Prepare the dressing by mixing together all the salad dressing ingredients in a bowl or cup. The dressing should be a mingling of sweet, sour, spicy and salty, but more sweet than sour. Set aside. To the bowl of shredded mango, add the bean sprouts, coriander, spring onions, cooked chicken, shrimp or tofu (if using), the fresh-cut chili (if using) plus half the toasted coconut. Toss well to combine. Add the dressing and toss again. Do a taste-test. Add more fish sauce or soy sauce instead of salt. If you prefer it sweeter, add a little more sugar (honey works too). If you prefer more spice, add more chili sauce. If too salty or sweet, add more lime juice. Place on a serving platter. Sprinkle the nuts over top plus the basil and remaining toasted coconut.

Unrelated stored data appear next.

Background: an optimization exercise with open tools, aiming at small area. Do not read the settings as production practice. Function was checked by simulation only, so behaviour that the tests miss may differ from the original. The clock port is modelled as an ideal driver; clocking choices that lean on that would not hold on a real chip. Power and IR drop assume default switching activity.

## run 1
## cpu_top
module cpu_top(
    input clk,
    input rst,
    output [31:0]instr_addr,
    input [31:0]instr_data,
    output mem_we,
    output [31:0]mem_addr,
    output [31:0]mem_data,
    output [15:0]data_out
);
mem_ctrl mem_ctrl(
    .clk(clk), .rst(rst), .addr(mem_addr), .data(mem_data),
    .we(mem_we), .data_out(data_out)
);
core core(
    .clk(clk), .rst(rst),
    .instr_data(instr_data),
    .instr_addr(instr_addr),
    .mem_addr(mem_addr), .mem_data(mem_data),
    .mem_we(mem_we)
);
endmodule
Size: about 150 I/O pins, ~0.049 sq mm of cells after synthesis.
Settings: LEC_CHECK=0, CAP_MARGIN=15, CORE_MARGIN=2, CORE_UTILIZATION=55, GPL_TIMING_DRIVEN=0, SETUP_SLACK_MARGIN=0.4, SLEW_MARGIN=15, SYNTH_HIERARCHICAL=1; clock period 11.0 ns.
standard.sh (not shown) runs the stock make flow with config.mk's settings and CLKGATE_MAP_FILE= SYNTH_SCRIPT=/design/flow/synth_recipe.tcl, a recipe that flattens the netlist after the stock synthesis.
==> flow/flow/run.sh <==
#!/bin/bash
# Own flow: the standard layout (standard.sh, standard synthesis unchanged)
# with a few ORFS settings changed:
#  - buffers that ABC inserted during synthesis are removed at floorplan and
#    every gate is set to its smallest drive strength there (downsize.tcl);
#    the resizer's repair steps later size up only what timing, slew and
#    capacitance need
#  - ports are buffered with sky130_fd_sc_hd__buf_1 instead of a delay cell
#  - repair uses buffers up to buf_6 only (dontuse.tcl)
#  - CTS uses larger sink clusters driven by clkbuf_8 and no dummy loads
# Each tool's output goes to standard.log (make) and ORFS's own logs under
# orfs/logs.
set -euo pipefail
WORK=$(cd "$(dirname "${BASH_SOURCE[0]}")/.." && pwd)
cd "$WORK"
export REMOVE_ABC_BUFFERS=1
export POST_FLOORPLAN_TCL="$WORK/flow/downsize.tcl"
export PRE_RESIZE_TCL="$WORK/flow/dontuse.tcl"
export PRE_CTS_TCL="$WORK/flow/dontuse.tcl"
export PRE_GLOBAL_ROUTE_TCL="$WORK/flow/dontuse.tcl"
export BUFFER_PORTS_ARGS="-buffer_cell sky130_fd_sc_hd__buf_1"
export CTS_ARGS="-sink_clustering_enable -repair_clock_nets -dont_use_dummy_load -sink_clustering_size ${OF_CTS_SIZE:-18} -sink_clustering_max_diameter ${OF_CTS_DIAM:-50} -buf_list {sky130_fd_sc_hd__clkbuf_8}"
bash standard.sh > "$WORK/standard.log" 2>&1
==> flow/flow/dontuse.tcl <==
set_dont_use [get_lib_cells {sky130_fd_sc_hd__buf_8 sky130_fd_sc_hd__buf_12 sky130_fd_sc_hd__buf_16 sky130_fd_sc_hd__bufbuf_8 sky130_fd_sc_hd__bufbuf_16 sky130_fd_sc_hd__bufinv_8 sky130_fd_sc_hd__bufinv_16}]
==> flow/flow/downsize.tcl <==
# Set every combinational gate to the smallest drive strength of its kind
# (same function, same footprint). Flip-flops, taps and tie cells are left.
set db [ord::get_db]
set block [ord::get_db_block]
set n 0
foreach inst [$block getInsts] {
  set m [$inst getMaster]
  set name [$m getName]
  if {![regexp {^(sky130_fd_sc_hd__[a-z0-9]+)_([0-9]+)$} $name -> base size]} { continue }
  if {[regexp {^sky130_fd_sc_hd__(df|edf|sdf|dl|tap|conb|fill|decap|clk)} $base]} { continue }
  foreach s {1 2} {
    if {$s >= $size} { break }
    set nm [$db findMaster "${base}_$s"]
    if {$nm != "NULL" && [$nm getWidth] < [$m getWidth]} {
      $inst swapMaster $nm
      incr n
      break
    }
  }
}
puts "downsize.tcl: downsized $n instances"
Run 1 ended with every stage complete and zero timing, DRC or antenna violations.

Do try these recipes, you'll be glad you did! They're healthy, perfect for a summer evening and once you've prepped the ingredients, come together easily and definitely worth the work.... Take a look at the ingredients you will need and prepare as many as you can in advance so when it's time to eat, everything can be put together quickly... You can have veggies cut up in zip lock bags; sauces done, etc. You won't believe the flavor contrasts these dishes give and you too will become "addicted".... plus they easily adapt to most diet regimens...... this isn't your regular diet food either!